→ Exercise requirements
Within the entries below, the lines from the one with "Number of setup" through the one with "export CORE_MARGIN = 2" are to be set down exactly, both ends kept.

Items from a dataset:
==> amber <==
// datapath
module datapath(clk, rst, sw, seg0, seg1,seg2,seg3, mem_addr, mem_wdata, mem_we, mem_rdata);
Settings: LEC_CHECK=0, ABC_AREA=1, CAP_MARGIN=0, CORE_MARGIN=2, CORE_UTILIZATION=72, CTS_CLUSTER_DIAMETER=243, MAX_ROUTING_LAYER=met4, PLACE_DENSITY_LB_ADDON=0.01, SETUP_SLACK_MARGIN=0.42, SLEW_MARGIN=20; clock period 7.91 ns.
run.sh (not shown) runs the stock make flow with config.mk's settings and CLKGATE_MAP_FILE=.
==> onyx (differences from amber) <==
Settings changed: ABC_AREA 1 to not set, CAP_MARGIN 0 to 20, CORE_UTILIZATION 72 to 65, CTS_CLUSTER_DIAMETER 243 to not set, PLACE_DENSITY_LB_ADDON 0.01 to not set, SETUP_SLACK_MARGIN 0.42 to not set.
==> flow/constraint.sdc (replaced) <==
create_clock -name core_clock -period 7.9 [get_ports {clk}]
set_input_delay 1.5800 -clock core_clock [delete_from_list [all_inputs] [get_ports {clk}]]
set_output_delay 1.5800 -clock core_clock [all_outputs]
set_load 0.01 [all_outputs]
==> qor summary <==
metric	amber	onyx
Result of the run	did not finish	complete, but fails checks
Failing step	global routing (5_1_grt)	-
Violated checks	-	negative setup slack
Xor+xnor area frac	0.0117	0.0160
DPL Wire Length	89.9 mm	90.7 mm
Yosys Instances	3953	3185
Core region area	40900 sq um	45200 sq um
Number of setup buffers added after CTS	62	27
Syn Inst Count	3953	3185
Resized cells post-CTS	251	109
Yosys stat area	29900 sq um	29600 sq um
Post-synth top area share	0.273	0.275
Count of unique library cells instantiated by Yosys	60	93
And-or/or-and share of the synthesized area	0.162	0.189
DP Worst Slack	-0.679 ns	-1.22 ns
Number of cells after detailed placement	4711	4085
Initial core utilization	0.729	0.656
Placed instance area	33100 sq um	34200 sq um
Fraction of the yosys area taken by sequential cells	0.287	0.290
RePlAce Congestion	1.16	1.11
Standard-cell row count	74	78
Syn Area/Cell	7.55 sq um	9.30 sq um

* * *

==> run H <==
datapath again, from the RTL that the note above started with.
Design datapath, start of the top module:
module datapath(clk, rst, sw, seg0, seg1,seg2,seg3, mem_addr, mem_wdata, mem_we, mem_rdata);
export LEC_CHECK = 0
export CAP_MARGIN = 20
export CORE_MARGIN = 2
export CORE_UTILIZATION = 72
export CTS_CLUSTER_DIAMETER = 348
export MAX_ROUTING_LAYER = met4
export PLACE_DENSITY = 0.66
export SETUP_SLACK_MARGIN = 1.14
export SLEW_MARGIN = 20
create_clock -name core_clock -period 9.3 [get_ports {clk}]
==> inputs of run F, as changes to run H <==
Settings changed: CORE_UTILIZATION 72 to 70, CTS_CLUSTER_DIAMETER 348 to 59.
==> inputs of run G, as changes to run H <==
Settings changed: ABC_AREA set to 1, CORE_UTILIZATION 72 to 70, CTS_CLUSTER_DIAMETER 348 to 59, SETUP_SLACK_MARGIN 1.14 to -0.5.
==> flow/constraint.sdc (replaced) <==
create_clock -name core_clock -period 8.11 [get_ports {clk}]
set_input_delay 1.6220 -clock core_clock [delete_from_list [all_inputs] [get_ports {clk}]]
set_output_delay 1.6220 -clock core_clock [all_outputs]
set_load 0.01 [all_outputs]
==> inputs of run K, as changes to run H <==
Settings changed: CORE_MARGIN 2 to 4, CORE_UTILIZATION 72 to 18, CTS_CLUSTER_DIAMETER 348 to unset, MAX_ROUTING_LAYER met4 to unset, PLACE_DENSITY 0.66 to unset, SETUP_SLACK_MARGIN 1.14 to unset.
==> flow/constraint.sdc (replaced) <==
create_clock -name core_clock -period 14.5 [get_ports {clk}]
set_input_delay 2.9000 -clock core_clock [delete_from_list [all_inputs] [get_ports {clk}]]
set_output_delay 2.9000 -clock core_clock [all_outputs]
set_load 0.01 [all_outputs]
==> qor summary <==
metric	run H	run K	run G	run F
Sequential area share after synthesis	29.0%	29.0%	28.7%	29.0%
Clock latency on the worst-skew pair	-	0.58 ns	0.64 ns	0.61 ns
Worst-case hold path end point	-	alu_inst.mul_accumulator.Q[14]$_DFFE_PP0P_	alu_inst.accumulator.Q[3]$_DFFE_PP0P_	alu_inst.accumulator.Q[6]$_DFFE_PP0P_
Yosys simple share	14.1%	14.1%	21.5%	14.1%
Area delta synth->final	-	16.1%	17.8%	20.4%
Placement-stage worst setup slack	-0.157 ns	3.11 ns	-1.27 ns	-0.0732 ns
Critical path peak fanout	-	29	6	7
Max Cap Viol	-	0	0	0
Outcome	stopped before the end	complete, no violations	complete, but fails checks	complete, no violations
Last stage reached	global routing (5_1_grt)	-	-	-
Violated checks	-	-	negative setup slack	-
Area of the chip	42800 um^2	171000 um^2	44300 um^2	44000 um^2
Antenna violation net count after detailed routing	-	0	0	0
CTS clock-pin slew for the worst setup and hold paths	-	0.07 ns	0.06 ns	0.07 ns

→ Problem solution
Number of setup buffers added after CTS	62	27
Syn Inst Count	3953	3185
Resized cells post-CTS	251	109
Yosys stat area	29900 sq um	29600 sq um
Post-synth top area share	0.273	0.275
Count of unique library cells instantiated by Yosys	60	93
And-or/or-and share of the synthesized area	0.162	0.189
DP Worst Slack	-0.679 ns	-1.22 ns
Number of cells after detailed placement	4711	4085
Initial core utilization	0.729	0.656
Placed instance area	33100 sq um	34200 sq um
Fraction of the yosys area taken by sequential cells	0.287	0.290
RePlAce Congestion	1.16	1.11
Standard-cell row count	74	78
Syn Area/Cell	7.55 sq um	9.30 sq um

* * *

==> run H <==
datapath again, from the RTL that the note above started with.
Design datapath, start of the top module:
module datapath(clk, rst, sw, seg0, seg1,seg2,seg3, mem_addr, mem_wdata, mem_we, mem_rdata);
export LEC_CHECK = 0
export CAP_MARGIN = 20
export CORE_MARGIN = 2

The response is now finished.